Vor dem Wiedereintritt in die Erdatmosphäre wird das Sojus-Raumschiff normalerweise in einer Höhe von rund 120 Kilometern in drei Module getrennt. Während die äußeren beiden Elemente in der Erdatmosphäre verglühen, kehrt das mit einem Hitzeschild ausgestattete Mittelteil zusammen mit der Besatzung zur Erde zurück. Die Landekapsel befindet sich dabei auf einer so genannten aerodynamischen Flugbahn, welche den Bremsweg verlängert, gleichzeitig aber die Bremskräfte für die Crew in Grenzen hält.

Bei dem Rückkehrprozedere der Sojus-Mission TMA-11 am letzten Samstag klappte das Abtrennen der einzelnen Module nicht wie vorgesehen. Ursache ist wohl ein Fehler im automatischen Trennsystem. Die Landekapsel mit den drei Kosmonauten Malenchenko, Whitson und Yi trat zusammen mit dem Triebwerksmodul in die Atmosphäre ein, wodurch sich der Eintrittswinkel verschob. Nach einiger Zeit brach das zweite Modul ab, so dass sich die Kapsel korrekt ausrichten konnte. Sie befand sich allerdings bereits auf einem ballistischen Abstieg, der wesentlich steiler ist und bei dem auf die Crew enorme Kräfte – bis zum Zehnfachen der Erdanziehungskraft – wirken können.
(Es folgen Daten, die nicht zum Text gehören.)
File: src/rtl/mac_stop_pkg.sv
// rtl/mac_stop_pkg.sv - shared types and width helper for the mac_stop matrix engine
// Contents:
//   mac_stop_state_t      : sequencer states (IDLE, MAC, WRITE, DONE)
//   mac_stop_result_width : C element / accumulator width, shared with mac_stop_mem
package mac_stop_pkg;

  typedef enum logic [1:0] {
    IDLE  = 2'd0,
    MAC   = 2'd1,
    WRITE = 2'd2,
    DONE  = 2'd3
  } mac_stop_state_t;

  // Wide enough that K full-scale products can be summed without overflow.
  function automatic int mac_stop_result_width(input int data_width, input int k_dim);
    return 2 * data_width + $clog2(k_dim);
  endfunction

endpackage
`src/rtl/ram_arbiter_2p_if.sv`:
```
// ram_arbiter_2p_if
// Bundles the two client request/response channels and the RAM port of the
// two-client RAM arbiter.
//   Client X (X = 0/1):
//     reqX, weX, addrX, wdataX  -> request: held stable until ackX
//     ackX                      <- one-cycle pulse, command issued to the RAM
//     rdataX, rvalidX           <- registered read data and its one-cycle strobe
//   RAM port:
//     ram_wr, ram_waddr, ram_din   <- write strobe, address, data
//     ram_rd, ram_raddr            <- read strobe, address
//     ram_dout                     -> read data, valid RD_LAT cycles after ram_rd
// Modports: slave = arbiter side, master = clients + RAM side.
interface ram_arbiter_2p_if #(
   parameter int AW = 6,
   parameter int DW = 16
);
   logic          req0;
   logic          req1;
   logic          we0;
   logic          we1;
   logic [AW-1:0] addr0;
   logic [AW-1:0] addr1;
   logic [DW-1:0] wdata0;
   logic [DW-1:0] wdata1;
   logic          ack0;
   logic          ack1;
   logic [DW-1:0] rdata0;
   logic [DW-1:0] rdata1;
   logic          rvalid0;
   logic          rvalid1;
   logic          ram_wr;
   logic [AW-1:0] ram_waddr;
   logic [DW-1:0] ram_din;
   logic          ram_rd;
   logic [AW-1:0] ram_raddr;
   logic [DW-1:0] ram_dout;

   modport slave (
      input  req0, req1, we0, we1, addr0, addr1, wdata0, wdata1, ram_dout,
      output ack0, ack1, rdata0, rdata1, rvalid0, rvalid1,
             ram_wr, ram_waddr, ram_din, ram_rd, ram_raddr
   );

   modport master (
      output req0, req1, we0, we1, addr0, addr1, wdata0, wdata1, ram_dout,
      input  ack0, ack1, rdata0, rdata1, rvalid0, rvalid1,
             ram_wr, ram_waddr, ram_din, ram_rd, ram_raddr
   );
endinterface

```
`src/rtl/ram_arbiter_2p.sv`:
```
// ram_arbiter_2p
// Round-robin arbiter and sequencer placing single-word read/write requests
// from two clients onto one RAM port (separate write and read address/data
// paths, shared command slot). One transaction is outstanding at a time:
// IDLE picks a winner, CMD issues the strobe and acks, RWAIT counts the RAM
// read latency, RDONE pulses rvalid to the owner.
// Ports:
//   clk  - rising-edge clock
//   rst  - synchronous reset, active low
//   bus  - ram_arbiter_2p_if.slave: client channels and RAM port
// Parameters: AW address width, DW data width, RD_LAT RAM read latency (1..4).
module ram_arbiter_2p #(
   parameter int AW     = 6,
   parameter int DW     = 16,
   parameter int RD_LAT = 1
) (
   input  logic            clk,
   input  logic            rst,
   ram_arbiter_2p_if.slave bus
);

   localparam int CW = 3;

   typedef enum logic [1:0] {IDLE, CMD, RWAIT, RDONE} state_t;

   state_t        state;
   state_t        state_nxt;

   logic          ptr;
   logic          owner;
   logic          is_rd;
   logic [CW-1:0] cnt;
   logic [AW-1:0] waddr;
   logic [AW-1:0] raddr;
   logic [DW-1:0] din;
   logic [DW-1:0] rdata0;
   logic [DW-1:0] rdata1;

   logic          grant;
   logic          grant_sel;
   logic          capture;
   logic          ack0;
   logic          ack1;
   logic          rvalid0;
   logic          rvalid1;
   logic          ram_wr;
   logic          ram_rd;

   logic          sel_we;
   logic [AW-1:0] sel_addr;
   logic [DW-1:0] sel_wdata;

   // Command of whichever client the IDLE decision selects
   assign sel_we    = grant_sel ? bus.we1    : bus.we0;
   assign sel_addr  = grant_sel ? bus.addr1  : bus.addr0;
   assign sel_wdata = grant_sel ? bus.wdata1 : bus.wdata0;

   always_comb begin
      state_nxt = state;
      grant     = 1'b0;
      grant_sel = ptr;
      capture   = 1'b0;
      ack0      = 1'b0;
      ack1      = 1'b0;
      rvalid0   = 1'b0;
      rvalid1   = 1'b0;
      ram_wr    = 1'b0;
      ram_rd    = 1'b0;
      case (state)
         IDLE: begin
            if (bus.req0 || bus.req1) begin
               grant = 1'b1;
               // A lone requester wins outright; on a tie the pointer decides
               grant_sel = (bus.req0 && bus.req1) ? ptr : bus.req1;
               state_nxt = CMD;
            end
         end
         CMD: begin
            ack0      = ~owner;
            ack1      = owner;
            ram_wr    = ~is_rd;
            ram_rd    = is_rd;
            state_nxt = is_rd ? RWAIT : IDLE;
         end
         RWAIT: begin
            // Counter is about to reach zero: RAM data is valid this cycle
            if (cnt == 3'd1) begin
               capture   = 1'b1;
               state_nxt = RDONE;
            end
         end
         RDONE: begin
            rvalid0   = ~owner;
            rvalid1   = owner;
            state_nxt = IDLE;
         end
         default: state_nxt = IDLE;
      endcase
   end

   always_ff @(posedge clk) begin
      if (!rst) begin
         state <= IDLE;
      end else begin
         state <= state_nxt;
      end
   end

   // Reset clears everything, so a read in flight is simply abandoned
   always_ff @(posedge clk) begin
      if (!rst) begin
         ptr    <= 1'b0;
         owner  <= 1'b0;
         is_rd  <= 1'b0;
         cnt    <= '0;
         waddr  <= '0;
         raddr  <= '0;
         din    <= '0;
         rdata0 <= '0;
         rdata1 <= '0;
      end else begin
         if (grant) begin
            ptr   <= ~grant_sel;
            owner <= grant_sel;
            is_rd <= ~sel_we;
            if (sel_we) begin
               waddr <= sel_addr;
               din   <= sel_wdata;
            end else begin
               raddr <= sel_addr;
            end
         end
         if (state == CMD && is_rd) begin
            cnt <= CW'(RD_LAT);
         end else if (state == RWAIT) begin
            cnt <= cnt - 3'd1;
         end
         if (capture) begin
            if (owner) begin
               rdata1 <= bus.ram_dout;
            end else begin
               rdata0 <= bus.ram_dout;
            end
         end
      end
   end

   assign bus.ack0      = ack0;
   assign bus.ack1      = ack1;
   assign bus.rvalid0   = rvalid0;
   assign bus.rvalid1   = rvalid1;
   assign bus.rdata0    = rdata0;
   assign bus.rdata1    = rdata1;
   assign bus.ram_wr    = ram_wr;
   assign bus.ram_rd    = ram_rd;
   assign bus.ram_waddr = waddr;
   assign bus.ram_raddr = raddr;
   assign bus.ram_din   = din;

endmodule

```
`src/flat_wrapper.sv`:
```
// flat-port wrapper written by rule: the top's interface ports become plain ports
module ram_arbiter_2p_flat 
#(
   parameter int AW     = 6,
   parameter int DW     = 16,
   parameter int RD_LAT = 1
)
  (clk, rst, bus_req0, bus_req1, bus_we0, bus_we1, bus_addr0, bus_addr1, bus_wdata0, bus_wdata1, bus_ram_dout, bus_ack0, bus_ack1, bus_rdata0, bus_rdata1, bus_rvalid0, bus_rvalid1, bus_ram_wr, bus_ram_waddr, bus_ram_din, bus_ram_rd, bus_ram_raddr);
  ram_arbiter_2p_if #(.AW(AW), .DW(DW)) bus_i ();
  input  logic clk;
  input  logic rst;
  input wire logic [$bits(bus_i.req0)-1:0] bus_req0;
  input wire logic [$bits(bus_i.req1)-1:0] bus_req1;
  input wire logic [$bits(bus_i.we0)-1:0] bus_we0;
  input wire logic [$bits(bus_i.we1)-1:0] bus_we1;
  input wire logic [$bits(bus_i.addr0)-1:0] bus_addr0;
  input wire logic [$bits(bus_i.addr1)-1:0] bus_addr1;
  input wire logic [$bits(bus_i.wdata0)-1:0] bus_wdata0;
  input wire logic [$bits(bus_i.wdata1)-1:0] bus_wdata1;
  input wire logic [$bits(bus_i.ram_dout)-1:0] bus_ram_dout;
  output wire logic [$bits(bus_i.ack0)-1:0] bus_ack0;
  output wire logic [$bits(bus_i.ack1)-1:0] bus_ack1;
  output wire logic [$bits(bus_i.rdata0)-1:0] bus_rdata0;
  output wire logic [$bits(bus_i.rdata1)-1:0] bus_rdata1;
  output wire logic [$bits(bus_i.rvalid0)-1:0] bus_rvalid0;
  output wire logic [$bits(bus_i.rvalid1)-1:0] bus_rvalid1;
  output wire logic [$bits(bus_i.ram_wr)-1:0] bus_ram_wr;
  output wire logic [$bits(bus_i.ram_waddr)-1:0] bus_ram_waddr;
  output wire logic [$bits(bus_i.ram_din)-1:0] bus_ram_din;
  output wire logic [$bits(bus_i.ram_rd)-1:0] bus_ram_rd;
  output wire logic [$bits(bus_i.ram_raddr)-1:0] bus_ram_raddr;
  assign bus_i.req0 = bus_req0;
  assign bus_i.req1 = bus_req1;
  assign bus_i.we0 = bus_we0;
  assign bus_i.we1 = bus_we1;
  assign bus_i.addr0 = bus_addr0;
  assign bus_i.addr1 = bus_addr1;
  assign bus_i.wdata0 = bus_wdata0;
  assign bus_i.wdata1 = bus_wdata1;
  assign bus_i.ram_dout = bus_ram_dout;
  assign bus_ack0 = bus_i.ack0;
  assign bus_ack1 = bus_i.ack1;
  assign bus_rdata0 = bus_i.rdata0;
  assign bus_rdata1 = bus_i.rdata1;
  assign bus_rvalid0 = bus_i.rvalid0;
  assign bus_rvalid1 = bus_i.rvalid1;
  assign bus_ram_wr = bus_i.ram_wr;
  assign bus_ram_waddr = bus_i.ram_waddr;
  assign bus_ram_din = bus_i.ram_din;
  assign bus_ram_rd = bus_i.ram_rd;
  assign bus_ram_raddr = bus_i.ram_raddr;
  ram_arbiter_2p #(.AW(AW), .DW(DW), .RD_LAT(RD_LAT)) u_core (.clk(clk), .rst(rst), .bus(bus_i));
endmodule
```
`src/rtl/fetch_sequencer_pkg.sv`:
```
// ============================================================================
// Module      : fetch_sequencer_pkg
// Description : Shared constants and state encoding for the fetch sequencer.
// Revision    : 1.0 - initial release
// ============================================================================
`default_nettype none

package fetch_sequencer_pkg;

  localparam int          c_XLEN         = 32;
  localparam logic [31:0] c_RESET_VECTOR = 32'h0000_0000;
  localparam int          c_INSTR_W      = 32;

  typedef enum logic [0:0] {
    ST_RUN   = 1'b0,
    ST_DRAIN = 1'b1
  } fetch_state_e;

endpackage

`default_nettype wire

```
`src/rtl/fetch_sequencer_fifo.sv`:
```
// ============================================================================
// Module      : fetch_fifo
// Description : Power-of-two synchronous FIFO with flush and occupancy count.
// Revision    : 1.0 - initial release
// ============================================================================
`default_nettype none

module fetch_fifo #(
  parameter int DEPTH = 2,
  parameter int WIDTH = 32
) (
  input  logic                   clk,
  input  logic                   rst_n,
  input  logic                   i_push,
  input  logic [WIDTH-1:0]       i_data,
  input  logic                   i_pop,
  input  logic                   i_flush,
  output logic [WIDTH-1:0]       o_data,
  output logic                   o_full,
  output logic                   o_empty,
  output logic [$clog2(DEPTH):0] o_count
);

  localparam int c_AW = $clog2(DEPTH);

  logic [WIDTH-1:0] r_mem [DEPTH];
  logic [c_AW-1:0]  r_wr_ptr;
  logic [c_AW-1:0]  r_rd_ptr;
  logic [c_AW:0]    r_count;
  logic             w_push;
  logic             w_pop;

  assign o_full  = (r_count == (c_AW+1)'(DEPTH));
  assign o_empty = (r_count == '0);
  assign o_count = r_count;
  assign o_data  = r_mem[r_rd_ptr];
  assign w_push  = i_push & ~o_full;
  assign w_pop   = i_pop & ~o_empty;

  always_ff @(posedge clk or negedge rst_n) begin
    if (!rst_n) begin
      r_wr_ptr <= '0;
      r_rd_ptr <= '0;
      r_count  <= '0;
    end else if (i_flush) begin
      r_wr_ptr <= '0;
      r_rd_ptr <= '0;
      r_count  <= '0;
    end else begin
      if (w_push) r_wr_ptr <= r_wr_ptr + c_AW'(1);
      if (w_pop)  r_rd_ptr <= r_rd_ptr + c_AW'(1);
      r_count <= r_count + (c_AW+1)'(w_push) - (c_AW+1)'(w_pop);
    end
  end

  always_ff @(posedge clk) begin
    if (w_push && !i_flush) r_mem[r_wr_ptr] <= i_data;
  end

endmodule

`default_nettype wire

```
`src/rtl/fetch_sequencer.sv`:
```
// ============================================================================
// Module      : fetch_sequencer
// Description : In-order instruction fetch with redirect/drain handling.
//               Optional FETCH_MISALIGN_TRAP_EN adds o_misalign_trap.
// Revision    : 1.0 - initial release
// ============================================================================
`default_nettype none

module fetch_sequencer
  import fetch_sequencer_pkg::*;
#(
  parameter int              XLEN         = c_XLEN,
  parameter logic [XLEN-1:0] RESET_VECTOR = XLEN'(c_RESET_VECTOR),
  parameter int              BUF_DEPTH    = 2
) (
  input  logic                 clk,
  input  logic                 rst_n,
  output logic                 o_imem_req_valid,
  input  logic                 i_imem_req_ready,
  output logic [XLEN-1:0]      o_imem_req_addr,
  input  logic                 i_imem_rsp_valid,
  input  logic [c_INSTR_W-1:0] i_imem_rsp_data,
  output logic                 o_instr_valid,
  input  logic                 i_instr_ready,
  output logic [c_INSTR_W-1:0] o_instr_data,
  output logic [XLEN-1:0]      o_instr_pc,
  input  logic                 i_redirect_valid,
  input  logic [XLEN-1:0]      i_redirect_target
`ifdef FETCH_MISALIGN_TRAP_EN
  ,
  output logic                 o_misalign_trap
`endif
);

  localparam int c_CW = $clog2(BUF_DEPTH) + 1;

  fetch_state_e                  r_state;
  fetch_state_e                  w_state_next;
  logic [XLEN-1:0]               r_pc;
  logic [XLEN-1:0]               r_rsp_pc;
  logic [c_CW-1:0]               r_outstanding;
  logic                          r_req_valid;
  logic [c_CW-1:0]               w_out_next;
  logic [c_CW-1:0]               w_cnt_next;
  logic                          w_req_fire;
  logic                          w_rsp_acc;
  logic                          w_push;
  logic                          w_pop;
  logic                          w_redir;
  logic                          w_halt_next;
  logic [XLEN-1:0]               w_target;
  logic [XLEN+c_INSTR_W-1:0]     w_fifo_data;
  logic                          w_fifo_full;
  logic                          w_fifo_empty;
  logic [c_CW-1:0]               w_fifo_count;

  // Responses with nothing outstanding (e.g. stale ones after reset) are ignored.
  assign w_req_fire = r_req_valid & i_imem_req_ready;
  assign w_rsp_acc  = i_imem_rsp_valid & (r_outstanding != '0);
  assign w_pop      = o_instr_valid & i_instr_ready;
  assign w_target   = i_redirect_target & ~XLEN'(3);
  assign w_push     = w_rsp_acc & (r_state == ST_RUN) & ~w_redir & ~w_fifo_full;
  assign w_out_next = r_outstanding + c_CW'(w_req_fire) - c_CW'(w_rsp_acc);
  assign w_cnt_next = w_redir ? '0 : (w_fifo_count + c_CW'(w_push) - c_CW'(w_pop));

`ifdef FETCH_MISALIGN_TRAP_EN
  logic w_misalign;
  logic r_halt;
  logic r_trap;

  assign w_misalign      = i_redirect_valid & (i_redirect_target[1:0] != 2'b00);
  assign w_redir         = i_redirect_valid & ~w_misalign;
  assign w_halt_next     = w_misalign | (r_halt & ~w_redir);
  assign o_misalign_trap = r_trap;

  always_ff @(posedge clk or negedge rst_n) begin
    if (!rst_n) begin
      r_halt <= 1'b0;
      r_trap <= 1'b0;
    end else begin
      r_halt <= w_halt_next;
      r_trap <= w_misalign;
    end
  end
`else
  assign w_redir     = i_redirect_valid;
  assign w_halt_next = 1'b0;
`endif

  // In DRAIN nothing new is issued, so the outstanding count is the drop count.
  always_comb begin
    w_state_next = r_state;
    case (r_state)
      ST_RUN:   if (w_redir && (w_out_next != '0)) w_state_next = ST_DRAIN;
      ST_DRAIN: if (w_out_next == '0) w_state_next = ST_RUN;
      default:  w_state_next = ST_RUN;
    endcase
  end

  always_ff @(posedge clk or negedge rst_n) begin
    if (!rst_n) begin
      r_state       <= ST_RUN;
      r_pc          <= RESET_VECTOR;
      r_rsp_pc      <= RESET_VECTOR;
      r_outstanding <= '0;
      r_req_valid   <= 1'b0;
    end else begin
      r_state       <= w_state_next;
      r_outstanding <= w_out_next;
      r_req_valid   <= (w_state_next == ST_RUN) && !w_halt_next &&
                       (({1'b0, w_out_next} + {1'b0, w_cnt_next}) < (c_CW+1)'(BUF_DEPTH));
      if (w_redir) begin
        r_pc     <= w_target;
        r_rsp_pc <= w_target;
      end else begin
        if (w_req_fire) r_pc     <= r_pc + XLEN'(4);
        if (w_push)     r_rsp_pc <= r_rsp_pc + XLEN'(4);
      end
    end
  end

  fetch_fifo #(
    .DEPTH (BUF_DEPTH),
    .WIDTH (XLEN + c_INSTR_W)
  ) u_fifo (
    .clk     (clk),
    .rst_n   (rst_n),
    .i_push  (w_push),
    .i_data  ({r_rsp_pc, i_imem_rsp_data}),
    .i_pop   (w_pop),
    .i_flush (w_redir),
    .o_data  (w_fifo_data),
    .o_full  (w_fifo_full),
    .o_empty (w_fifo_empty),
    .o_count (w_fifo_count)
  );

  assign o_imem_req_valid = r_req_valid;
  assign o_imem_req_addr  = r_pc;
  assign o_instr_valid    = ~w_fifo_empty;
  assign o_instr_data     = o_instr_valid ? w_fifo_data[c_INSTR_W-1:0] : '0;
  assign o_instr_pc       = o_instr_valid ? w_fifo_data[XLEN+c_INSTR_W-1:c_INSTR_W] : '0;

endmodule

`default_nettype wire

```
„Ich habe 8,2 g auf dem Monitor gesehen und es war ziemlich dramatisch“, berichtete Peggy Whitson, die seit 192 Tagen im All war, nach der Landung. Whitson war der erste weibliche Kommandeur der Internationalen Raumstation ISS und war insgesamt länger im Weltraum als jede andere Frau. Die Besatzung berichtete von ungewöhnlichen Bewegungen der Kapsel und die koreanische Gastastronautin So-Yeon Yi sah während des Flugs seitlich der Kapsel Flammen emporsteigen. Auch Rauch soll sich in der Kabine gebildet haben. Zudem brach kurz vor dem Aufsetzen in der kasachischen Steppe der Funkkontakt zum russischen Kontrollzentrum und den Rettungskräften ab, weil die Funkantenne der Kapsel durchschmorte. Besonders kritisch war, dass die Kapsel verkehrt herum auf die Erde stürzte, mit der Luke zuerst.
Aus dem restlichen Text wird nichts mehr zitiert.